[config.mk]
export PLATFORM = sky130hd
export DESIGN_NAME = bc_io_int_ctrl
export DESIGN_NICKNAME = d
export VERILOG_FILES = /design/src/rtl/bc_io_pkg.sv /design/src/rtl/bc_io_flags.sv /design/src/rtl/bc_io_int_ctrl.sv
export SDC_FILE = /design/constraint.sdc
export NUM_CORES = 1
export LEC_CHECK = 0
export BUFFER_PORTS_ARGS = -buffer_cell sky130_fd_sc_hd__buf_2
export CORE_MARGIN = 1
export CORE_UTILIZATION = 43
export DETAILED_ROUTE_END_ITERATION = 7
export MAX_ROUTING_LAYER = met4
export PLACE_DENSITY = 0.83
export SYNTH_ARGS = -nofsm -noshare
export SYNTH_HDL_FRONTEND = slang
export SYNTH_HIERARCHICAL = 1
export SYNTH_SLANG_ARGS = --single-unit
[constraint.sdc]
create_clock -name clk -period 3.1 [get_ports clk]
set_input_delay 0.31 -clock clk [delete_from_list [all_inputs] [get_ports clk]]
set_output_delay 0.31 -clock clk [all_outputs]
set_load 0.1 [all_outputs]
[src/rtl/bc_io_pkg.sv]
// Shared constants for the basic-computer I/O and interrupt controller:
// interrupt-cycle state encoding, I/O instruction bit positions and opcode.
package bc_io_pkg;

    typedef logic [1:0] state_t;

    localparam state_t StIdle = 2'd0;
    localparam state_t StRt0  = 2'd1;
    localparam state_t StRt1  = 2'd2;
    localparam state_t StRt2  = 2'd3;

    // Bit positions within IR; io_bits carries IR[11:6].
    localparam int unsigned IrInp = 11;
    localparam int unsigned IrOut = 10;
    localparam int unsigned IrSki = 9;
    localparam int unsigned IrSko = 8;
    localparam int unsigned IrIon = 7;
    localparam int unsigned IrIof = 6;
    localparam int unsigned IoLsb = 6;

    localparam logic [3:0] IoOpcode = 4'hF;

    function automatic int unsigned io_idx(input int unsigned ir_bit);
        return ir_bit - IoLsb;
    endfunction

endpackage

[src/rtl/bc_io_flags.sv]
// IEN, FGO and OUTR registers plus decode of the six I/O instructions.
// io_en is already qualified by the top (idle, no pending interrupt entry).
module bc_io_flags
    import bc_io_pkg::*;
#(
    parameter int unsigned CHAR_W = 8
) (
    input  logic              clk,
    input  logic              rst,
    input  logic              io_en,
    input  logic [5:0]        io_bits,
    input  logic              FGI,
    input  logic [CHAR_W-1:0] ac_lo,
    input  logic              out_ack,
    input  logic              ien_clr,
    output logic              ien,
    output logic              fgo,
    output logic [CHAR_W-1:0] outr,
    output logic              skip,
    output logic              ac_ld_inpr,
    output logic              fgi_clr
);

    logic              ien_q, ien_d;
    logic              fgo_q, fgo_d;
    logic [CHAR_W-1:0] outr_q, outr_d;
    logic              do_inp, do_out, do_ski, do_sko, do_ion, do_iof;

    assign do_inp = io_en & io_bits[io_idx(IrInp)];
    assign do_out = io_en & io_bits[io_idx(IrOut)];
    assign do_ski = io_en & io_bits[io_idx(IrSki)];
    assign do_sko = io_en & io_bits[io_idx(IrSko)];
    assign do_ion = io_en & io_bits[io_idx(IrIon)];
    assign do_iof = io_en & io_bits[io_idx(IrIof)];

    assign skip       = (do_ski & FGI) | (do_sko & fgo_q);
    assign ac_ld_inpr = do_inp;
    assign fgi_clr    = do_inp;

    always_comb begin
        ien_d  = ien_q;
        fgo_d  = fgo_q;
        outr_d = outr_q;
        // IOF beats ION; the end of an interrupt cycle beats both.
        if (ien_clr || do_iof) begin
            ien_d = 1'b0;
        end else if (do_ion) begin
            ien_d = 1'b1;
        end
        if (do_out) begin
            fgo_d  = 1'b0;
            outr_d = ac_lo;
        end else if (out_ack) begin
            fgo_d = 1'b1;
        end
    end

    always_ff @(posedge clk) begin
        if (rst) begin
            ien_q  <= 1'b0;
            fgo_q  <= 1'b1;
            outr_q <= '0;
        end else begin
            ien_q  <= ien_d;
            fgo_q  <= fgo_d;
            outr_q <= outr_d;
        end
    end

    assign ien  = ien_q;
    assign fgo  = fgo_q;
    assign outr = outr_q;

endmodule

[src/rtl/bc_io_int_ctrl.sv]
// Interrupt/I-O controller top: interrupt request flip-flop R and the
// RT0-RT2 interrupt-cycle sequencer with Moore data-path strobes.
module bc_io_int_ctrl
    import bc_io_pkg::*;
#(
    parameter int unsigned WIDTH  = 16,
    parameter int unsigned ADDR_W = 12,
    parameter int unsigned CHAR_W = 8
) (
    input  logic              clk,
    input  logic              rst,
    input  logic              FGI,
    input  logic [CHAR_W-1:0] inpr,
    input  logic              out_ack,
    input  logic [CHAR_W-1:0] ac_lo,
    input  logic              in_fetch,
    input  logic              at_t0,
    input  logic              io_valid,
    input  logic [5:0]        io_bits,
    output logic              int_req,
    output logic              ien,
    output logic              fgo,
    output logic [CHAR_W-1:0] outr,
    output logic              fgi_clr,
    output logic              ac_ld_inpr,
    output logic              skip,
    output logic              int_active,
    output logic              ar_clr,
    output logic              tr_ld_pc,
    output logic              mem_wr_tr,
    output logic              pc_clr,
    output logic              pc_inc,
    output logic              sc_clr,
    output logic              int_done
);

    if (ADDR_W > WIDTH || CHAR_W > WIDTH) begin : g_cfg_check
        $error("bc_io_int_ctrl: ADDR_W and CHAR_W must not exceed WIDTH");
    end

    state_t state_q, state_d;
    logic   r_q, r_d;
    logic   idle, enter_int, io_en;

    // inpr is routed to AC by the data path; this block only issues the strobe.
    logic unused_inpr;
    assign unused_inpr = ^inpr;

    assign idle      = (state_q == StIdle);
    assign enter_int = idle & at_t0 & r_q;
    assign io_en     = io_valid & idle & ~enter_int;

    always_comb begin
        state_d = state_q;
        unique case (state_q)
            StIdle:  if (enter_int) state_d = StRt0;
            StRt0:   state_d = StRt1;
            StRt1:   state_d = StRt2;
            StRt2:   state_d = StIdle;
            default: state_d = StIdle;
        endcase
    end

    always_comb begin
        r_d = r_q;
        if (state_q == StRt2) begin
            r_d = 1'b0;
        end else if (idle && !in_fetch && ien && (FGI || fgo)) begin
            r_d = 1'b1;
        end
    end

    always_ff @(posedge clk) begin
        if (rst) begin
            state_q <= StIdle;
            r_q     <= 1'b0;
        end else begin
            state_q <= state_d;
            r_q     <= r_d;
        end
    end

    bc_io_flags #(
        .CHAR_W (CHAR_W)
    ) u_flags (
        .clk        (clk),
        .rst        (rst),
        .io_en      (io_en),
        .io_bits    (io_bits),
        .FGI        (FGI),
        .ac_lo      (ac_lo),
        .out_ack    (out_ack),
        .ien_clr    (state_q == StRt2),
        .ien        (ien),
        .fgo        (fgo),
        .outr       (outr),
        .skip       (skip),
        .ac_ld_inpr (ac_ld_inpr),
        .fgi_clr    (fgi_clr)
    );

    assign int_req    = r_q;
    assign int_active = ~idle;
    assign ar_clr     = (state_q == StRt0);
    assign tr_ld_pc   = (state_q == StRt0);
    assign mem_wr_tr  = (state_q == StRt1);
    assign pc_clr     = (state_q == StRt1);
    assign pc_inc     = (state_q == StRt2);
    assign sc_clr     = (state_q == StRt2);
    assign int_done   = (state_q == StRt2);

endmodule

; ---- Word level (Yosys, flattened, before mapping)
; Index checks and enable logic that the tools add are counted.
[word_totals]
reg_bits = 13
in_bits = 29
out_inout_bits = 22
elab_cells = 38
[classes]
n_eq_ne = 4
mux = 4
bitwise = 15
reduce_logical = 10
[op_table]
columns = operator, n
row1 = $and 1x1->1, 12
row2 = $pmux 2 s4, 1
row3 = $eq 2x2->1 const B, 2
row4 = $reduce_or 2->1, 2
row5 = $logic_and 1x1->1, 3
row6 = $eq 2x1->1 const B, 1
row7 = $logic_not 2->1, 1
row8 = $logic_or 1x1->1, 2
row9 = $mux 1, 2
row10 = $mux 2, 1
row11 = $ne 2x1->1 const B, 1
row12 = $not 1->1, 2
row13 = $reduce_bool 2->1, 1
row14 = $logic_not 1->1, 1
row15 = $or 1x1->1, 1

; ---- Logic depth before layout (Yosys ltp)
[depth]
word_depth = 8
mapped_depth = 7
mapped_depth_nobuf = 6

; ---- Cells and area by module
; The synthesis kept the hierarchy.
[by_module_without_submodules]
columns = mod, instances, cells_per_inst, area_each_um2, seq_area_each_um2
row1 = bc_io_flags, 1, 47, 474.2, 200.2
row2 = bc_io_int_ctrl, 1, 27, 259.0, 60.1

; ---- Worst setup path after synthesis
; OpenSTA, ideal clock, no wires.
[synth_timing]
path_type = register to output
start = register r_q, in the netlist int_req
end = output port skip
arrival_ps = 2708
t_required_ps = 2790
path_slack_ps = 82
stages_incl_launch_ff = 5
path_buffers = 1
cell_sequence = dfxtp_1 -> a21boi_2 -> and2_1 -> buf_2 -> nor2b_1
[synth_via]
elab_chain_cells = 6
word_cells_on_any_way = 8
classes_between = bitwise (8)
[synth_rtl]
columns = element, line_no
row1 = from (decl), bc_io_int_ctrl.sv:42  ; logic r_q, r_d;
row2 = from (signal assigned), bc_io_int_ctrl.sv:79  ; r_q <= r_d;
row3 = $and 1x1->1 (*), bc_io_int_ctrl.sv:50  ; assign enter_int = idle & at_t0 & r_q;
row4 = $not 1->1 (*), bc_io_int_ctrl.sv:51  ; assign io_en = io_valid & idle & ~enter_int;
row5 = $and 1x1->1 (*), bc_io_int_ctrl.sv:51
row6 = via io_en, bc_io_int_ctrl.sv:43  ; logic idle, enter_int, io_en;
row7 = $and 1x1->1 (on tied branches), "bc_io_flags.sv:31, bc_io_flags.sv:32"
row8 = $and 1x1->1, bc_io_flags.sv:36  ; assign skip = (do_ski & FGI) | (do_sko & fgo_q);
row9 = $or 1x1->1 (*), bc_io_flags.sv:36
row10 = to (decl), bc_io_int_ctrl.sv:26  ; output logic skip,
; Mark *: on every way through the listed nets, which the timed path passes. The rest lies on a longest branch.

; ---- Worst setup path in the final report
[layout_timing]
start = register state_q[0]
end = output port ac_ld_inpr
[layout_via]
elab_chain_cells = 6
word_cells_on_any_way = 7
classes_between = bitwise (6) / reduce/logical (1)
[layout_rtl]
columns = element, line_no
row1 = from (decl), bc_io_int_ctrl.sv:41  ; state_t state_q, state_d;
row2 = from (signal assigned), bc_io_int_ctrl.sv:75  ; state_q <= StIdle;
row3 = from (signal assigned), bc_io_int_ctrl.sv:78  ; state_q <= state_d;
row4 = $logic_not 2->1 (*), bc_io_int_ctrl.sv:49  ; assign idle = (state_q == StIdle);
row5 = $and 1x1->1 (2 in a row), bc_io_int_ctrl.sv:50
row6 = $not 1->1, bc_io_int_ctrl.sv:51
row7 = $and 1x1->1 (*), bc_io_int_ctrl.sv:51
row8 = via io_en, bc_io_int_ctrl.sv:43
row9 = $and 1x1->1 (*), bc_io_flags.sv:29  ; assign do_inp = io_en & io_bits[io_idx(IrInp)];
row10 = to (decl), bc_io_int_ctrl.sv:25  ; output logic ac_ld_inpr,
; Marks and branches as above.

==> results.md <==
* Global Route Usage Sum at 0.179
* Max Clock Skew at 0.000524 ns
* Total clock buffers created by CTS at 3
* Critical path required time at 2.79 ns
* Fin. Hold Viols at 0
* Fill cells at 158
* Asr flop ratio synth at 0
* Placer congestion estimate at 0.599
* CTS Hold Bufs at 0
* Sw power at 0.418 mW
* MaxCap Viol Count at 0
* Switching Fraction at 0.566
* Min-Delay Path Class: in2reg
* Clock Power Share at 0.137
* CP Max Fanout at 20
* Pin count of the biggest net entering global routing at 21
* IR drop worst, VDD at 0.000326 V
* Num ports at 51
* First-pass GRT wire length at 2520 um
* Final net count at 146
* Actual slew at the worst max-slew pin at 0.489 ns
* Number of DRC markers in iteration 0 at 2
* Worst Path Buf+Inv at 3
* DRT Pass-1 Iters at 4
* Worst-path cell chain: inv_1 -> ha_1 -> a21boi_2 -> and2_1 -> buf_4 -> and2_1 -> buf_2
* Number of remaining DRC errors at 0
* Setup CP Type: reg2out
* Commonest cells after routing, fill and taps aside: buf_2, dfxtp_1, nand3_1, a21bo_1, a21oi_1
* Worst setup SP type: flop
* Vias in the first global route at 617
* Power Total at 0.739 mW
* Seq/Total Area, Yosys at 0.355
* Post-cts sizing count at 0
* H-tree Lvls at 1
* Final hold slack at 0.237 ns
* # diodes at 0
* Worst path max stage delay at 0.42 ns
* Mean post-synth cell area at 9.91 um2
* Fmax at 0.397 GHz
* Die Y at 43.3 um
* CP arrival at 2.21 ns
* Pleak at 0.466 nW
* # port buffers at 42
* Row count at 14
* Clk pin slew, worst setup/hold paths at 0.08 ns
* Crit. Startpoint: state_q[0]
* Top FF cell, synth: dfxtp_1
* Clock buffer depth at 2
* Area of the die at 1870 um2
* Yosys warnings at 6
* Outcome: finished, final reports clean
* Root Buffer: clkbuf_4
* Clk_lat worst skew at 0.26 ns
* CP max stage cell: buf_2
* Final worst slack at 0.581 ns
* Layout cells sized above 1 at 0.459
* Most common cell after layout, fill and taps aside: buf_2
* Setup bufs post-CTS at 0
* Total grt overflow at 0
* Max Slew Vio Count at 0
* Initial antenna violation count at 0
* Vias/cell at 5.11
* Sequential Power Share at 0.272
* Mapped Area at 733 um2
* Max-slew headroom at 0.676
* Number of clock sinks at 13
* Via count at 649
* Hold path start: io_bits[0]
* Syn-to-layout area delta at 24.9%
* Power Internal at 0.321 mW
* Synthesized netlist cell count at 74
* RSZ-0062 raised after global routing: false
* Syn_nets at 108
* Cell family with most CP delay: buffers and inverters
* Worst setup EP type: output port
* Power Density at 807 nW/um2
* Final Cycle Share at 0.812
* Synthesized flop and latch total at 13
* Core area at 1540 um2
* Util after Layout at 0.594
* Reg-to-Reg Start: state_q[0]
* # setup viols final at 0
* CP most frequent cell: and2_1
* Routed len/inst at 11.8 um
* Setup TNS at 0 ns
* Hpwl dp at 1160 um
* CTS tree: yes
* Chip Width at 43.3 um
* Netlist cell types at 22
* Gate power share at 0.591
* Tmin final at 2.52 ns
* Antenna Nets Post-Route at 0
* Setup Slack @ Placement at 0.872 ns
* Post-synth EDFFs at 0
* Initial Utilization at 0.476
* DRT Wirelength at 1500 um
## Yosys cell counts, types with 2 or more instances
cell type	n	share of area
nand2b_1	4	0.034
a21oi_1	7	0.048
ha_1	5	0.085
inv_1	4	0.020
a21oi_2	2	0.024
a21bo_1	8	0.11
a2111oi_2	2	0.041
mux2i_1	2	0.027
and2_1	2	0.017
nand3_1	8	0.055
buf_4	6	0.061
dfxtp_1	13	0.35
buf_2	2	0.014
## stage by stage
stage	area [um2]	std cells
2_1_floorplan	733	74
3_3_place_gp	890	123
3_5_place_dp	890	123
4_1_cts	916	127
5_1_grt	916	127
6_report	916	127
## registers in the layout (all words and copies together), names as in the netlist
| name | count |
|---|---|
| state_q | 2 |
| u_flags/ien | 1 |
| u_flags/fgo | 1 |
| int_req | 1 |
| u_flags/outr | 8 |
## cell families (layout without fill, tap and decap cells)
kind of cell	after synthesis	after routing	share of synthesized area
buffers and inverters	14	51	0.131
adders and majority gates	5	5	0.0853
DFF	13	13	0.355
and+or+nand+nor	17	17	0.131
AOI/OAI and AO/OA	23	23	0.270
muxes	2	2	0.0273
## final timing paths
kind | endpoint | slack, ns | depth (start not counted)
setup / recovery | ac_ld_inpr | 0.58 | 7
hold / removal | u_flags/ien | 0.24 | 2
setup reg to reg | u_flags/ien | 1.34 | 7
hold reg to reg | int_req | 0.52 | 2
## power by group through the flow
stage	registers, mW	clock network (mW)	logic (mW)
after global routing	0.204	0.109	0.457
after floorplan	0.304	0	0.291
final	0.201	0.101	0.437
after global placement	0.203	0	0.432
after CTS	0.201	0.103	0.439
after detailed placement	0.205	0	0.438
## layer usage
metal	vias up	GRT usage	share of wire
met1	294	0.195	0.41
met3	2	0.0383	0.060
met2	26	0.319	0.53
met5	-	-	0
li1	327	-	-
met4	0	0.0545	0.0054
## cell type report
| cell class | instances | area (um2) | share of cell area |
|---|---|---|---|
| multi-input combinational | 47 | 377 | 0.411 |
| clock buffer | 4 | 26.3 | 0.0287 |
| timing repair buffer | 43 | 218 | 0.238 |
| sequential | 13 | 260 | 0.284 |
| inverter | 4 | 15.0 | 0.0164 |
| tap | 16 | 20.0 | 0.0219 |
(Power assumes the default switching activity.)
═══
Using the entries above, repeat only the lines from the one containing "mapped_depth = 7" through the one containing "row10 = to (decl), bc_io_int_ctrl.sv:26", end lines included.

### [Response to the task]
mapped_depth = 7
mapped_depth_nobuf = 6

; ---- Cells and area by module
; The synthesis kept the hierarchy.
[by_module_without_submodules]
columns = mod, instances, cells_per_inst, area_each_um2, seq_area_each_um2
row1 = bc_io_flags, 1, 47, 474.2, 200.2
row2 = bc_io_int_ctrl, 1, 27, 259.0, 60.1

; ---- Worst setup path after synthesis
; OpenSTA, ideal clock, no wires.
[synth_timing]
path_type = register to output
start = register r_q, in the netlist int_req
end = output port skip
arrival_ps = 2708
t_required_ps = 2790
path_slack_ps = 82
stages_incl_launch_ff = 5
path_buffers = 1
cell_sequence = dfxtp_1 -> a21boi_2 -> and2_1 -> buf_2 -> nor2b_1
[synth_via]
elab_chain_cells = 6
word_cells_on_any_way = 8
classes_between = bitwise (8)
[synth_rtl]
columns = element, line_no
row1 = from (decl), bc_io_int_ctrl.sv:42  ; logic r_q, r_d;
row2 = from (signal assigned), bc_io_int_ctrl.sv:79  ; r_q <= r_d;
row3 = $and 1x1->1 (*), bc_io_int_ctrl.sv:50  ; assign enter_int = idle & at_t0 & r_q;
row4 = $not 1->1 (*), bc_io_int_ctrl.sv:51  ; assign io_en = io_valid & idle & ~enter_int;
row5 = $and 1x1->1 (*), bc_io_int_ctrl.sv:51
row6 = via io_en, bc_io_int_ctrl.sv:43  ; logic idle, enter_int, io_en;
row7 = $and 1x1->1 (on tied branches), "bc_io_flags.sv:31, bc_io_flags.sv:32"
row8 = $and 1x1->1, bc_io_flags.sv:36  ; assign skip = (do_ski & FGI) | (do_sko & fgo_q);
row9 = $or 1x1->1 (*), bc_io_flags.sv:36
row10 = to (decl), bc_io_int_ctrl.sv:26  ; output logic skip,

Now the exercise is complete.